No Conselho, três coisas ficaram claras como a luz do sol: 1) Não há força humana que afaste Renan da presidência do Congresso, que só abandonará se for cassado; 2) é estranha e inexplicável a deserção da bancada do PT-partido, que teve apenas a presença da líder Ideli Salvatti – caladíssima, e de Eduardo Suplicy, reafirmando à sua maneira os princípios que vem defendendo ao longo do processo; e, 3) A ressurreição de Leomar Quintanilha, que se comportou com habilidade se sobrepondo às críticas recebidas anteriormente.
O Conselho não levou em conta o “fico” de Renan, nem considerou a reação pontual dos seus prosélitos.
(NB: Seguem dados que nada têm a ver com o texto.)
### src/hdl/spm_pkg.sv
package spm_pkg;

	// ----------------------------------------------------------------
	// I/O port map
	// ----------------------------------------------------------------
	localparam logic [9:0] ADDR_BASE = 10'h3F8; // Receive/transmit or divisor low
	localparam logic [9:0] ADDR_IER  = 10'h3F9; // Interrupt enable or divisor high
	localparam logic [9:0] ADDR_LCR  = 10'h3FB;
	localparam logic [9:0] ADDR_MCR  = 10'h3FC;
	localparam logic [9:0] ADDR_LSR  = 10'h3FD;
	localparam logic [9:0] ADDR_MSR  = 10'h3FE;
	localparam logic [7:0] UNMAPPED  = 8'hFF;

	// ----------------------------------------------------------------
	// Field positions
	// ----------------------------------------------------------------
	localparam int LCR_STOP2  = 2;
	localparam int LCR_PAR_EN = 3;
	localparam int LCR_EVEN   = 4;
	localparam int LCR_STICK  = 5;
	localparam int LCR_BREAK  = 6;
	localparam int LCR_DLS    = 7; // divisor_latch_select
	localparam int MCR_DTR    = 0;
	localparam int MCR_RTS    = 1;
	localparam int MCR_AUX1   = 2; // aux_output_one
	localparam int MCR_AUX2   = 3;
	localparam int MCR_LOOP   = 4;
	localparam int IER_MODEM  = 3;
	// Modem level / change bit order: clear to send, set ready, ring, carrier
	localparam int M_CTS      = 0;
	localparam int M_DSR      = 1;
	localparam int M_RING     = 2;
	localparam int M_CARRIER  = 3;

	// ----------------------------------------------------------------
	// Reset values and timing
	// ----------------------------------------------------------------
	localparam logic [7:0]  LCR_RST      = 8'h00;
	localparam logic [4:0]  MCR_RST      = 5'h00;
	localparam logic [3:0]  IER_RST      = 4'h0;
	localparam logic [15:0] DIV_RST      = 16'h0000; // Zero halts the baud generator
	localparam int          CLK_HZ       = 32'h05F5_E100; // 100 MHz system clock
	localparam int          REF_HZ       = 32'h001C_2000; // 1.8432 MHz baud reference
	localparam logic [27:0] ACC_INC      = 28'(REF_HZ);
	localparam logic [27:0] ACC_WRAP     = 28'(CLK_HZ);
	localparam logic [3:0]  TICK_LAST    = 4'hF; // 16 divided 16x-rate ticks per bit
	localparam logic [3:0]  TICK_MID     = 4'h7;
	localparam int          TX_FIFO_DEPTH = 4;

	// ----------------------------------------------------------------
	// State machines
	// ----------------------------------------------------------------
	typedef enum logic [2:0] {
		SER_IDLE   = 3'b000,
		SER_START  = 3'b001,
		SER_DATA   = 3'b010,
		SER_PARITY = 3'b011,
		SER_STOP   = 3'b100
	} spm_ser_state_e;

endpackage

### src/hdl/spm_uart.sv
`timescale 1ns/1ps
// What this block does
// - Modem input change sets matching change flag, ring only when it drops
// - Status register read clears all change flags
// - Bit 0 flags clear-to-send change
// - Bit 1 flags set-ready change
// - Bit 2 sets only on ring falling off
// - Bit 3 flags carrier detect change
// - Any change flag raises modem interrupt
// - Bits 4-7 show inverted modem input levels
// - Loopback: bits 4-7 show modem control outputs
// - Receive buffer holds character, first bit LSB
// - Transmitter sends holding byte LSB first
// - Select low: base port is receive/transmit
// - Line control bit 7 selects divisor latches
// - Divisor low at base, high at base+1
// - Divisor 12 gives 9600 baud from reference
// - Word length bits both set: 8 bits
// - Parity bit 3 off: no parity, 4-5 ignored
// - Line control bit 6 forces break
// - Written byte goes out asynchronously
// - Interrupt enable bit 3 gates modem interrupt
// - Loopback: change flags driven by modem control

// ------------------------------------------------------------------
// Transmit FIFO
// ------------------------------------------------------------------
module spm_fifo #(
	parameter int WIDTH = 8,
	parameter int DEPTH = spm_pkg::TX_FIFO_DEPTH
) (
	// Clock and reset
	input  wire logic             sys_clk_i,
	input  wire logic             resetn_i,
	// Fill side
	input  wire logic             in_valid_i,
	input  wire logic [WIDTH-1:0] in_data_i,
	output logic                  in_ready_o,
	// Drain side
	output logic                  out_valid_o,
	output logic [WIDTH-1:0]      out_data_o,
	input  wire logic             out_ready_i
);
	localparam int          AW   = (DEPTH > 1) ? $clog2(DEPTH) : 1;
	localparam logic [AW:0] FULL = (AW+1)'(DEPTH);
	localparam logic [AW-1:0] LAST = AW'(DEPTH - 1);

	typedef struct packed {
		logic [DEPTH-1:0][WIDTH-1:0] mem;
		logic [AW-1:0]               wp;
		logic [AW-1:0]               rp;
		logic [AW:0]                 cnt;
	} spm_fifo_s;

	spm_fifo_s s_r;
	spm_fifo_s s_nxt;
	logic      push;
	logic      pop;

	// Handshakes; honest full and empty from the count
	assign in_ready_o  = (s_r.cnt != FULL);
	assign out_valid_o = (s_r.cnt != '0);
	assign out_data_o  = s_r.mem[s_r.rp];
	assign push        = in_valid_i && in_ready_o;
	assign pop         = out_valid_o && out_ready_i;

	// Pointer and count update; pointers wrap for any depth
	always_comb begin
		s_nxt = s_r;
		if (push) begin
			s_nxt.mem[s_r.wp] = in_data_i;
			s_nxt.wp          = (s_r.wp == LAST) ? '0 : s_r.wp + 1'b1;
		end
		if (pop) begin
			s_nxt.rp = (s_r.rp == LAST) ? '0 : s_r.rp + 1'b1;
		end
		if (push && !pop) begin
			s_nxt.cnt = s_r.cnt + 1'b1;
		end else if (pop && !push) begin
			s_nxt.cnt = s_r.cnt - 1'b1;
		end
	end

	// State register
	always_ff @(posedge sys_clk_i or negedge resetn_i) begin
		if (!resetn_i) begin
			s_r <= '0;
		end else begin
			s_r <= s_nxt;
		end
	end

endmodule

// ------------------------------------------------------------------
// Serial port with modem status
// ------------------------------------------------------------------
module spm_uart (
	// Clock and reset
	input  wire logic       sys_clk_i,
	input  wire logic       resetn_i,
	// CPU byte-wide I/O port
	input  wire logic [9:0] io_addr_i,
	input  wire logic       io_rd_i,
	input  wire logic       io_wr_i,
	input  wire logic [7:0] io_wdata_i,
	output logic      [7:0] io_rdata_o,
	output logic            io_rvalid_o,
	// Serial data
	input  wire logic       rxd_i,
	output logic            txd_o,
	// Modem inputs, active low
	input  wire logic       clear_to_send_n_i,
	input  wire logic       set_ready_n_i,
	input  wire logic       ring_n_i,
	input  wire logic       carrier_detect_n_i,
	// Modem outputs, active low
	output logic            request_to_send_n_o,
	output logic            terminal_ready_n_o,
	output logic            aux_output_one_n_o,
	output logic            aux_output_two_n_o,
	// Interrupt
	output logic            modem_irq_o
);
	typedef struct packed {
		logic [3:0]              msync1;
		logic [3:0]              msync2;
		logic                    rx_s1;
		logic                    rx_s2;
		logic [3:0]              mlvl;
		logic [3:0]              mdelta;
		logic [7:0]              lcr;
		logic [4:0]              modem_control;
		logic [3:0]              ier;
		logic [15:0]             div;
		logic [26:0]             acc;
		logic [15:0]             bcnt;
		logic [7:0]              receive_buffer;
		logic                    dr;
		logic                    oe;
		logic                    pe;
		logic                    fe;
		logic                    bi;
		spm_pkg::spm_ser_state_e tx_st;
		logic [3:0]              tx_cnt;
		logic [3:0]              tx_bits;
		logic [7:0]              tx_shift;
		logic                    tx_pbit;
		spm_pkg::spm_ser_state_e rx_st;
		logic [3:0]              rx_cnt;
		logic [3:0]              rx_bits;
		logic [7:0]              rx_shift;
		logic                    rx_par;
		logic                    rx_perr;
		logic [7:0]              rdata;
		logic                    rvalid;
		logic                    txd;
		logic                    irq;
		logic [3:0]              mout_n;
	} spm_uart_s;

	spm_uart_s   s_r;
	spm_uart_s   s_nxt;
	logic        f_valid;
	logic        f_ready;
	logic        f_take;
	logic [7:0]  f_data;
	logic        thr_wr;
	logic        dls;
	logic        rd_msr;
	logic [3:0]  ev;
	logic        b16;
	logic        tx_line;
	logic        rx_in;
	logic [3:0]  nbits;
	logic [7:0]  wmask;
	logic [27:0] acc_sum;

	assign dls    = s_r.lcr[spm_pkg::LCR_DLS];
	assign thr_wr = io_wr_i && (io_addr_i == spm_pkg::ADDR_BASE) && !dls;
	assign rd_msr = io_rd_i && (io_addr_i == spm_pkg::ADDR_MSR);
	assign nbits  = 4'd5 + {2'b00, s_r.lcr[1:0]};
	assign wmask  = 8'hFF >> (4'd8 - nbits);

	// ------------------------------------------------------------------
	// Transmit holding FIFO; a full FIFO drops the write and shows not-empty
	// ------------------------------------------------------------------
	spm_fifo #(
		.WIDTH (8),
		.DEPTH (spm_pkg::TX_FIFO_DEPTH)
	) u_tx_fifo (
		.sys_clk_i   (sys_clk_i),
		.resetn_i    (resetn_i),
		.in_valid_i  (thr_wr),
		.in_data_i   (io_wdata_i),
		.in_ready_o  (f_ready),
		.out_valid_o (f_valid),
		.out_data_o  (f_data),
		.out_ready_i (f_take)
	);

	// Next-state logic for the whole port
	always_comb begin
		s_nxt   = s_r;
		b16     = 1'b0;
		f_take  = 1'b0;
		acc_sum = {1'b0, s_r.acc} + spm_pkg::ACC_INC;

		// Pins pass two flops before anyone looks at them
		s_nxt.msync1 = {carrier_detect_n_i, ring_n_i, set_ready_n_i, clear_to_send_n_i};
		s_nxt.msync2 = s_r.msync1;
		s_nxt.rx_s1  = rxd_i;
		s_nxt.rx_s2  = s_r.rx_s1;

		// Modem levels: inverted pins, or control bits in loopback
		if (s_r.modem_control[spm_pkg::MCR_LOOP]) begin
			s_nxt.mlvl = {s_r.modem_control[spm_pkg::MCR_AUX2], s_r.modem_control[spm_pkg::MCR_AUX1],
				s_r.modem_control[spm_pkg::MCR_DTR], s_r.modem_control[spm_pkg::MCR_RTS]};
		end else begin
			s_nxt.mlvl = ~s_r.msync2;
		end
		// Compare to the previous level; ring counts only when it drops
		ev                  = s_nxt.mlvl ^ s_r.mlvl;
		ev[spm_pkg::M_RING] = s_r.mlvl[spm_pkg::M_RING] && !s_nxt.mlvl[spm_pkg::M_RING];
		// Read clears, a change in the same cycle still lands
		s_nxt.mdelta = (rd_msr ? 4'h0 : s_r.mdelta) | ev;

		// Reference tick from the system clock, then divisor to 16x rate
		if (acc_sum >= spm_pkg::ACC_WRAP) begin
			s_nxt.acc = 27'(acc_sum - spm_pkg::ACC_WRAP);
			if (s_r.div != 16'h0000) begin
				if (s_r.bcnt >= s_r.div - 16'h0001) begin
					s_nxt.bcnt = 16'h0000;
					b16        = 1'b1;
				end else begin
					s_nxt.bcnt = s_r.bcnt + 16'h0001;
				end
			end
		end else begin
			s_nxt.acc = acc_sum[26:0];
		end

		// CPU writes
		if (io_wr_i) begin
			case (io_addr_i)
				spm_pkg::ADDR_BASE: if (dls) begin
					s_nxt.div[7:0] = io_wdata_i;
				end
				spm_pkg::ADDR_IER: if (dls) begin
					s_nxt.div[15:8] = io_wdata_i;
				end else begin
					s_nxt.ier = io_wdata_i[3:0];
				end
				spm_pkg::ADDR_LCR: s_nxt.lcr = io_wdata_i;
				spm_pkg::ADDR_MCR: s_nxt.modem_control = io_wdata_i[4:0];
				default: ;
			endcase
		end

		// CPU reads; side effects first so hardware sets win below
		s_nxt.rvalid = io_rd_i;
		if (io_rd_i) begin
			case (io_addr_i)
				spm_pkg::ADDR_BASE: if (dls) begin
					s_nxt.rdata = s_r.div[7:0];
				end else begin
					s_nxt.rdata = s_r.receive_buffer;
					s_nxt.dr    = 1'b0;
				end
				spm_pkg::ADDR_IER: s_nxt.rdata = dls ? s_r.div[15:8] : {4'h0, s_r.ier};
				spm_pkg::ADDR_LCR: s_nxt.rdata = s_r.lcr;
				spm_pkg::ADDR_MCR: s_nxt.rdata = {3'b000, s_r.modem_control};
				spm_pkg::ADDR_LSR: begin
					s_nxt.rdata = {1'b0, !f_valid && (s_r.tx_st == spm_pkg::SER_IDLE),
						f_ready, s_r.bi, s_r.fe, s_r.pe, s_r.oe, s_r.dr};
					s_nxt.oe = 1'b0;
					s_nxt.pe = 1'b0;
					s_nxt.fe = 1'b0;
					s_nxt.bi = 1'b0;
				end
				spm_pkg::ADDR_MSR: s_nxt.rdata = {s_r.mlvl, s_r.mdelta};
				default:           s_nxt.rdata = spm_pkg::UNMAPPED;
			endcase
		end

		// Transmitter line level for the current state; mark if the code is lost
		tx_line = 1'b1;
		unique case (s_r.tx_st)
			spm_pkg::SER_IDLE:   tx_line = 1'b1;
			spm_pkg::SER_START:  tx_line = 1'b0;
			spm_pkg::SER_DATA:   tx_line = s_r.tx_shift[0];
			spm_pkg::SER_PARITY: tx_line = s_r.tx_pbit;
			spm_pkg::SER_STOP:   tx_line = 1'b1;
		endcase

		// Transmitter sequencing, 16 ticks per bit
		if (b16 && s_r.tx_st != spm_pkg::SER_IDLE) begin
			s_nxt.tx_cnt = s_r.tx_cnt + 4'h1;
		end
		unique case (s_r.tx_st)
			spm_pkg::SER_IDLE: if (f_valid) begin
				f_take         = 1'b1;
				s_nxt.tx_shift = f_data & wmask;
				s_nxt.tx_pbit  = s_r.lcr[spm_pkg::LCR_STICK] ? !s_r.lcr[spm_pkg::LCR_EVEN]
					: (^(f_data & wmask)) ^ !s_r.lcr[spm_pkg::LCR_EVEN];
				s_nxt.tx_cnt   = 4'h0;
				s_nxt.tx_bits  = 4'h0;
				s_nxt.tx_st    = spm_pkg::SER_START;
			end
			spm_pkg::SER_START: if (b16 && s_r.tx_cnt == spm_pkg::TICK_LAST) begin
				s_nxt.tx_st = spm_pkg::SER_DATA;
			end
			spm_pkg::SER_DATA: if (b16 && s_r.tx_cnt == spm_pkg::TICK_LAST) begin
				s_nxt.tx_shift = {1'b0, s_r.tx_shift[7:1]};
				s_nxt.tx_bits  = s_r.tx_bits + 4'h1;
				if (s_r.tx_bits == nbits - 4'h1) begin
					s_nxt.tx_bits = 4'h0;
					s_nxt.tx_st   = s_r.lcr[spm_pkg::LCR_PAR_EN] ? spm_pkg::SER_PARITY
						: spm_pkg::SER_STOP;
				end
			end
			spm_pkg::SER_PARITY: if (b16 && s_r.tx_cnt == spm_pkg::TICK_LAST) begin
				s_nxt.tx_st = spm_pkg::SER_STOP;
			end
			spm_pkg::SER_STOP: if (b16 && s_r.tx_cnt == spm_pkg::TICK_LAST) begin
				s_nxt.tx_bits = s_r.tx_bits + 4'h1;
				if (s_r.tx_bits == {3'b000, s_r.lcr[spm_pkg::LCR_STOP2]}) begin
					s_nxt.tx_st = spm_pkg::SER_IDLE;
				end
			end
		endcase

		// Receiver input: own transmitter in loopback
		rx_in = s_r.modem_control[spm_pkg::MCR_LOOP] ? tx_line : s_r.rx_s2;
		if (b16 && s_r.rx_st != spm_pkg::SER_IDLE) begin
			s_nxt.rx_cnt = s_r.rx_cnt + 4'h1;
		end
		unique case (s_r.rx_st)
			spm_pkg::SER_IDLE: if (!rx_in) begin
				s_nxt.rx_cnt = 4'h0;
				s_nxt.rx_st  = spm_pkg::SER_START;
			end
			// Mid-bit recheck filters glitches on the start edge
			spm_pkg::SER_START: if (b16 && s_r.rx_cnt == spm_pkg::TICK_MID) begin
				s_nxt.rx_cnt  = 4'h0;
				s_nxt.rx_bits = 4'h0;
				s_nxt.rx_par  = 1'b0;
				s_nxt.rx_perr = 1'b0;
				s_nxt.rx_st   = rx_in ? spm_pkg::SER_IDLE : spm_pkg::SER_DATA;
			end
			spm_pkg::SER_DATA: if (b16 && s_r.rx_cnt == spm_pkg::TICK_LAST) begin
				s_nxt.rx_shift = {rx_in, s_r.rx_shift[7:1]};
				s_nxt.rx_par   = s_r.rx_par ^ rx_in;
				s_nxt.rx_bits  = s_r.rx_bits + 4'h1;
				if (s_r.rx_bits == nbits - 4'h1) begin
					s_nxt.rx_st = s_r.lcr[spm_pkg::LCR_PAR_EN] ? spm_pkg::SER_PARITY
						: spm_pkg::SER_STOP;
				end
			end
			spm_pkg::SER_PARITY: if (b16 && s_r.rx_cnt == spm_pkg::TICK_LAST) begin
				s_nxt.rx_perr = rx_in != (s_r.lcr[spm_pkg::LCR_STICK]
					? !s_r.lcr[spm_pkg::LCR_EVEN] : s_r.rx_par ^ !s_r.lcr[spm_pkg::LCR_EVEN]);
				s_nxt.rx_st   = spm_pkg::SER_STOP;
			end
			spm_pkg::SER_STOP: if (b16 && s_r.rx_cnt == spm_pkg::TICK_LAST) begin
				s_nxt.receive_buffer   = s_r.rx_shift >> (4'd8 - nbits);
				s_nxt.oe    = s_nxt.oe || s_nxt.dr;
				s_nxt.dr    = 1'b1;
				s_nxt.pe    = s_nxt.pe || s_r.rx_perr;
				s_nxt.fe    = s_nxt.fe || !rx_in;
				s_nxt.bi    = s_nxt.bi || (!rx_in && s_r.rx_shift == 8'h00);
				s_nxt.rx_st = spm_pkg::SER_IDLE;
			end
		endcase

		// Registered outputs; loopback parks the line and modem outputs
		s_nxt.txd = s_r.modem_control[spm_pkg::MCR_LOOP] ? 1'b1
			: (s_r.lcr[spm_pkg::LCR_BREAK] ? 1'b0 : tx_line);
		s_nxt.mout_n = s_nxt.modem_control[spm_pkg::MCR_LOOP] ? 4'hF : ~s_nxt.modem_control[3:0];
		s_nxt.irq    = (|s_nxt.mdelta) && s_nxt.ier[spm_pkg::IER_MODEM];
	end

	// State register; modem pins idle high at reset
	always_ff @(posedge sys_clk_i or negedge resetn_i) begin
		if (!resetn_i) begin
			s_r        <= '0;
			s_r.msync1 <= 4'hF;
			s_r.msync2 <= 4'hF;
			s_r.rx_s1  <= 1'b1;
			s_r.rx_s2  <= 1'b1;
			s_r.lcr    <= spm_pkg::LCR_RST;
			s_r.modem_control    <= spm_pkg::MCR_RST;
			s_r.ier    <= spm_pkg::IER_RST;
			s_r.div    <= spm_pkg::DIV_RST;
			s_r.txd    <= 1'b1;
			s_r.mout_n <= 4'hF;
		end else begin
			s_r <= s_nxt;
		end
	end

	// Outputs straight from flops
	assign io_rdata_o          = s_r.rdata;
	assign io_rvalid_o         = s_r.rvalid;
	assign txd_o               = s_r.txd;
	assign terminal_ready_n_o  = s_r.mout_n[spm_pkg::MCR_DTR];
	assign request_to_send_n_o = s_r.mout_n[spm_pkg::MCR_RTS];
	assign aux_output_one_n_o  = s_r.mout_n[spm_pkg::MCR_AUX1];
	assign aux_output_two_n_o  = s_r.mout_n[spm_pkg::MCR_AUX2];
	assign modem_irq_o         = s_r.irq;

	// ------------------------------------------------------------------
	// Checks
	// ------------------------------------------------------------------
	property p_cts_flag;
		@(posedge sys_clk_i) disable iff (!resetn_i)
		$changed(s_r.mlvl[0]) |-> s_r.mdelta[0];
	endproperty
	a_cts_flag: assert property (p_cts_flag) else $error("cts change not flagged");

	property p_carrier_flag;
		@(posedge sys_clk_i) disable iff (!resetn_i)
		$changed(s_r.mlvl[3]) |-> s_r.mdelta[3];
	endproperty
	a_carrier_flag: assert property (p_carrier_flag) else $error("carrier change lost");

	property p_ring_fall;
		@(posedge sys_clk_i) disable iff (!resetn_i)
		$fell(s_r.mlvl[2]) |-> s_r.mdelta[2];
	endproperty
	a_ring_fall: assert property (p_ring_fall) else $error("ring trailing edge lost");

	property p_ring_rise;
		@(posedge sys_clk_i) disable iff (!resetn_i)
		$rose(s_r.mlvl[2]) |-> s_r.mdelta[2] == ($past(s_r.mdelta[2]) && !$past(rd_msr));
	endproperty
	a_ring_rise: assert property (p_ring_rise) else $error("ring leading edge flagged");

	property p_msr_clear;
		@(posedge sys_clk_i) disable iff (!resetn_i)
		(rd_msr && ev == 4'h0) |=> s_r.mdelta == 4'h0;
	endproperty
	a_msr_clear: assert property (p_msr_clear) else $error("flags kept after read");

	property p_irq;
		@(posedge sys_clk_i) disable iff (!resetn_i)
		modem_irq_o == ((|s_r.mdelta) && s_r.ier[spm_pkg::IER_MODEM]);
	endproperty
	a_irq: assert property (p_irq) else $error("modem irq mismatch");

	property p_levels;
		@(posedge sys_clk_i) disable iff (!resetn_i)
		($past(resetn_i, 3) && !$past(s_r.modem_control[spm_pkg::MCR_LOOP])) |-> s_r.mlvl ==
			~{$past(carrier_detect_n_i, 3), $past(ring_n_i, 3),
			$past(set_ready_n_i, 3), $past(clear_to_send_n_i, 3)};
	endproperty
	a_levels: assert property (p_levels) else $error("modem level wrong");

	property p_loop_levels;
		@(posedge sys_clk_i) disable iff (!resetn_i)
		$past(s_r.modem_control[spm_pkg::MCR_LOOP]) |-> s_r.mlvl ==
			{$past(s_r.modem_control[3]), $past(s_r.modem_control[2]), $past(s_r.modem_control[0]), $past(s_r.modem_control[1])};
	endproperty
	a_loop_levels: assert property (p_loop_levels) else $error("loop level wrong");

	property p_tx_bit;
		@(posedge sys_clk_i) disable iff (!resetn_i)
		(s_r.tx_st == spm_pkg::SER_DATA && !s_r.lcr[6] && !s_r.modem_control[4])
			|=> txd_o == $past(s_r.tx_shift[0]);
	endproperty
	a_tx_bit: assert property (p_tx_bit) else $error("tx data bit wrong");

	property p_break;
		@(posedge sys_clk_i) disable iff (!resetn_i)
		(s_r.lcr[spm_pkg::LCR_BREAK] && !s_r.modem_control[spm_pkg::MCR_LOOP]) |=> !txd_o;
	endproperty
	a_break: assert property (p_break) else $error("break not driven");

	property p_rbr_read;
		@(posedge sys_clk_i) disable iff (!resetn_i)
		(io_rd_i && io_addr_i == spm_pkg::ADDR_BASE && !dls)
			|=> io_rvalid_o && io_rdata_o == $past(s_r.receive_buffer);
	endproperty
	a_rbr_read: assert property (p_rbr_read) else $error("receive read wrong");

	property p_div_low;
		@(posedge sys_clk_i) disable iff (!resetn_i)
		(io_wr_i && io_addr_i == spm_pkg::ADDR_BASE && dls)
			|=> s_r.div[7:0] == $past(io_wdata_i)
			&& u_tx_fifo.s_r.cnt <= $past(u_tx_fifo.s_r.cnt);
	endproperty
	a_div_low: assert property (p_div_low) else $error("divisor low not written");

	property p_div_high;
		@(posedge sys_clk_i) disable iff (!resetn_i)
		(io_wr_i && io_addr_i == spm_pkg::ADDR_IER && dls)
			|=> s_r.div[15:8] == $past(io_wdata_i);
	endproperty
	a_div_high: assert property (p_div_high) else $error("divisor high not written");

endmodule

### config.mk
export PLATFORM = sky130hd
export DESIGN_NAME = spm_uart
export DESIGN_NICKNAME = d
export VERILOG_FILES = /design/src/hdl/spm_pkg.sv /design/src/hdl/spm_uart.sv
export SDC_FILE = /design/constraint.sdc
export NUM_CORES = 1
export LEC_CHECK = 0
export BUFFER_PORTS_ARGS = -buffer_cell sky130_fd_sc_hd__buf_2
export CORE_ASPECT_RATIO = 2
export CORE_MARGIN = 2
export CORE_UTILIZATION = 45
export CTS_CLUSTER_SIZE = 10
export DETAILED_ROUTE_END_ITERATION = 10
export GPL_TIMING_DRIVEN = 0
export PLACE_DENSITY_LB_ADDON = 0.25
export SLEW_MARGIN = 20
export SYNTH_ARGS = -nofsm -noshare
export SYNTH_HDL_FRONTEND = slang
export SYNTH_SLANG_ARGS = --single-unit
### constraint.sdc
create_clock -name sys_clk_i -period 13.15 [get_ports sys_clk_i]
set_clock_uncertainty 0.1 [all_clocks]
set_input_delay 1.315 -clock sys_clk_i [delete_from_list [all_inputs] [get_ports sys_clk_i]]
set_output_delay 1.315 -clock sys_clk_i [all_outputs]
set_load 0.01 [all_outputs]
Um debate sobre a natureza das leis entre Demóstenes Torres e Almeida Lima, a princípio interessante, terminou enfadonho pela inumerável citação de códigos, regimentos, regulamentos, normas, artigos, parágrafos e outras ourivesarias jurídicas. Triunfou o conhecimento e a experiência de Demóstenes, apoiado pelos dois membros “independentes” da bancada governista, Eduardo Suplicy e Renato Casagrande. Assim não saiu a nulidade zerando o processo, como queriam os renanzistas, ficando clara a supremacia dos que querem concluir as investigações.